- Venue: Beijing National Stadium
- Dates: 14 September
- Competitors: 9 from 7 nations
- Winning distance: 16.22

Medalists
- 1st place, gold medalist(s):  / Guo Wei / China
- 2nd place, silver medalist(s):  / Edgars Bergs / Latvia
- 3rd place, bronze medalist(s):  / Paweł Piotrowski / Poland

= Athletics at the 2008 Summer Paralympics – Men's shot put F35–36 =

The men's shot put F35/36 event at the 2008 Summer Paralympics took place at the Beijing National Stadium at 10:20 on 14 September.

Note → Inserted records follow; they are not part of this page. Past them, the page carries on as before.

File: src/rtl/dec_fwd_stage.sv
// Decode and operand-fetch stage. Drives the register file read
// addresses and the branch select combinationally, and registers the
// execute controls and forward selects on the rising edge.
// Assumes the register file passes a same-cycle write to its read port,
// and that NOPs sit ahead of jumps (no flush here).
module dec_fwd_stage
    import dec_pkg::*;
(
    input  logic                clk,
    input  logic                rst_n,
    input  logic [INSTR_W-1:0]  instr_i,
    input  logic [FLAG_W-1:0]   flags_i,
    output logic [REG_AW-1:0]   rd_addr_a_o,
    output logic [REG_AW-1:0]   rd_addr_b_o,
    output logic                br_sel_o,
    output logic [FIELD_W-1:0]  br_addr_o,
    output logic [OP_W-1:0]     ex_alu_op_o,
    output logic [FIELD_W-1:0]  ex_imm_o,
    output logic [REG_AW-1:0]   ex_wr_addr_o,
    output logic                ex_reg_we_o,
    output logic                ex_ram_we_o,
    output logic                ex_fwd_a_o,
    output logic                ex_fwd_b_o
);
    logic [OP_W-1:0]              op;
    logic [FIELD_W-1:0]           field;
    logic [NUM_SRC-1:0][REG_AW-1:0] srcs;
    logic                         c_reg_we, c_ram_we, c_valid;
    logic [NUM_SRC-1:0]           fwd_nxt;
    ex_ctrl_t                     ctl_nxt, ctl_q;
    logic [NUM_SRC-1:0]           fwd_q;

    // Split the instruction word into its fields.
    always_comb begin
        op      = instr_i[OP_LSB +: OP_W];
        srcs[0] = instr_i[SRCA_LSB +: REG_AW];
        srcs[1] = instr_i[SRCB_LSB +: REG_AW];
        field   = instr_i[FIELD_W-1:0];
    end

    dec_ctrl u_ctrl (
        .op_i     (op),
        .reg_we_o (c_reg_we),
        .ram_we_o (c_ram_we),
        .valid_o  (c_valid)
    );

    dec_branch u_branch (
        .op_i    (op),
        .flags_i (flags_i),
        .taken_o (br_sel_o)
    );

    dec_hazard #(.SRCS(NUM_SRC)) u_hazard (
        .ex_we_i (ctl_q.reg_we),
        .ex_wa_i (ctl_q.wr_addr),
        .src_i   (srcs),
        .fwd_o   (fwd_nxt)
    );

    // Assemble the controls headed for execute.
    always_comb begin
        ctl_nxt.alu_op  = c_valid ? op : OP_NOP;
        ctl_nxt.imm     = field;
        ctl_nxt.wr_addr = srcs[0];
        ctl_nxt.reg_we  = c_reg_we;
        ctl_nxt.ram_we  = c_ram_we;
    end

    // Decode-to-execute pipeline register; reset loads the NOP state.
    always_ff @(posedge clk) begin
        if (!rst_n) begin
            ctl_q <= '0;
            fwd_q <= '0;
        end else begin
            ctl_q <= ctl_nxt;
            fwd_q <= fwd_nxt;
        end
    end

    // Drive the outputs.
    always_comb begin
        rd_addr_a_o  = srcs[0];
        rd_addr_b_o  = srcs[1];
        br_addr_o    = field;
        ex_alu_op_o  = ctl_q.alu_op;
        ex_imm_o     = ctl_q.imm;
        ex_wr_addr_o = ctl_q.wr_addr;
        ex_reg_we_o  = ctl_q.reg_we;
        ex_ram_we_o  = ctl_q.ram_we;
        ex_fwd_a_o   = fwd_q[0];
        ex_fwd_b_o   = fwd_q[1];
    end


    reg_write_chk: assert property (@(posedge clk) disable iff (!rst_n)
        (instr_i[OP_LSB +: OP_W] >= 8'h01 && instr_i[OP_LSB +: OP_W] <= 8'h19
         && instr_i[OP_LSB +: OP_W] != 8'h0F)
        |=> ex_reg_we_o && ex_wr_addr_o == $past(instr_i[SRCA_LSB +: REG_AW]));


    store_excl_chk: assert property (@(posedge clk) disable iff (!rst_n)
        ex_ram_we_o |-> !ex_reg_we_o);


    nop_quiet_chk: assert property (@(posedge clk) disable iff (!rst_n)
        (instr_i[OP_LSB +: OP_W] == 8'h00) |=> !ex_reg_we_o && !ex_ram_we_o);


    fwd_a_chk: assert property (@(posedge clk) disable iff (!rst_n)
        (ex_reg_we_o && ex_wr_addr_o == rd_addr_a_o) |=> ex_fwd_a_o);


    fwd_b_chk: assert property (@(posedge clk) disable iff (!rst_n)
        (ex_reg_we_o && ex_wr_addr_o == rd_addr_b_o) |=> ex_fwd_b_o);


    no_fwd_chk: assert property (@(posedge clk) disable iff (!rst_n)
        !ex_reg_we_o |=> !ex_fwd_a_o && !ex_fwd_b_o);


    jmp_taken_chk: assert property (@(posedge clk) disable iff (!rst_n)
        (instr_i[OP_LSB +: OP_W] == 8'h21) |-> br_sel_o && br_addr_o == instr_i[FIELD_W-1:0]);
endmodule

There was a single round of competition; after the first three throws, only the top eight had 3 further throws.
The competition was won by Guo Wei, representing .

==Results==

| Rank | Athlete | Nationality | Cl. | 1 | 2 | 3 | 4 | 5 | 6 | Best | Pts. | Notes |
|---|---|---|---|---|---|---|---|---|---|---|---|---|
| 1st place, gold medalist(s) | Guo Wei | China | F35 | 15.78 | x | 14.64 | x | x | 16.22 | 16.22 | 1122 | WR |
| 2nd place, silver medalist(s) | Edgars Bergs | Latvia | F35 | 14.96 | 14.56 | 14.66 | 14.05 | 14.66 | 15.54 | 15.54 | 1075 | SB |
| 3rd place, bronze medalist(s) | Paweł Piotrowski | Poland | F36 | 12.34 | 12.84 | 12.73 | x | x | 13.03 | 13.03 | 1044 | WR |
| 4 | Wang Wenbo | China | F36 | 11.67 | 11.90 | 11.77 | 12.03 | 12.13 | 11.03 | 12.13 | 972 | SB |
| 5 | Thierry Cibone | France | F35 | 13.03 | 13.05 | 12.77 | 13.37 | 14.03 | x | 14.03 | 971 | SB |
| 6 | Reginald Benade | Namibia | F36 | 10.95 | 11.53 | 11.59 | x | 11.19 | x | 11.59 | 929 |  |
| 7 | Willem Noorduin | Netherlands | F36 | 11.01 | 11.27 | 11.09 | 11.22 | 11.03 | 11.14 | 11.27 | 903 |  |
| 8 | Fu Xinhan | China | F35 | 10.61 | 11.66 | 12.20 | 11.18 | 11.52 | 11.51 | 12.20 | 844 |  |
| 9 | Paulo Souza | Brazil | F36 | 9.72 | x | 9.92 | - | - | - | 9.92 | 795 |  |

WR = World Record. SB = Seasonal Best.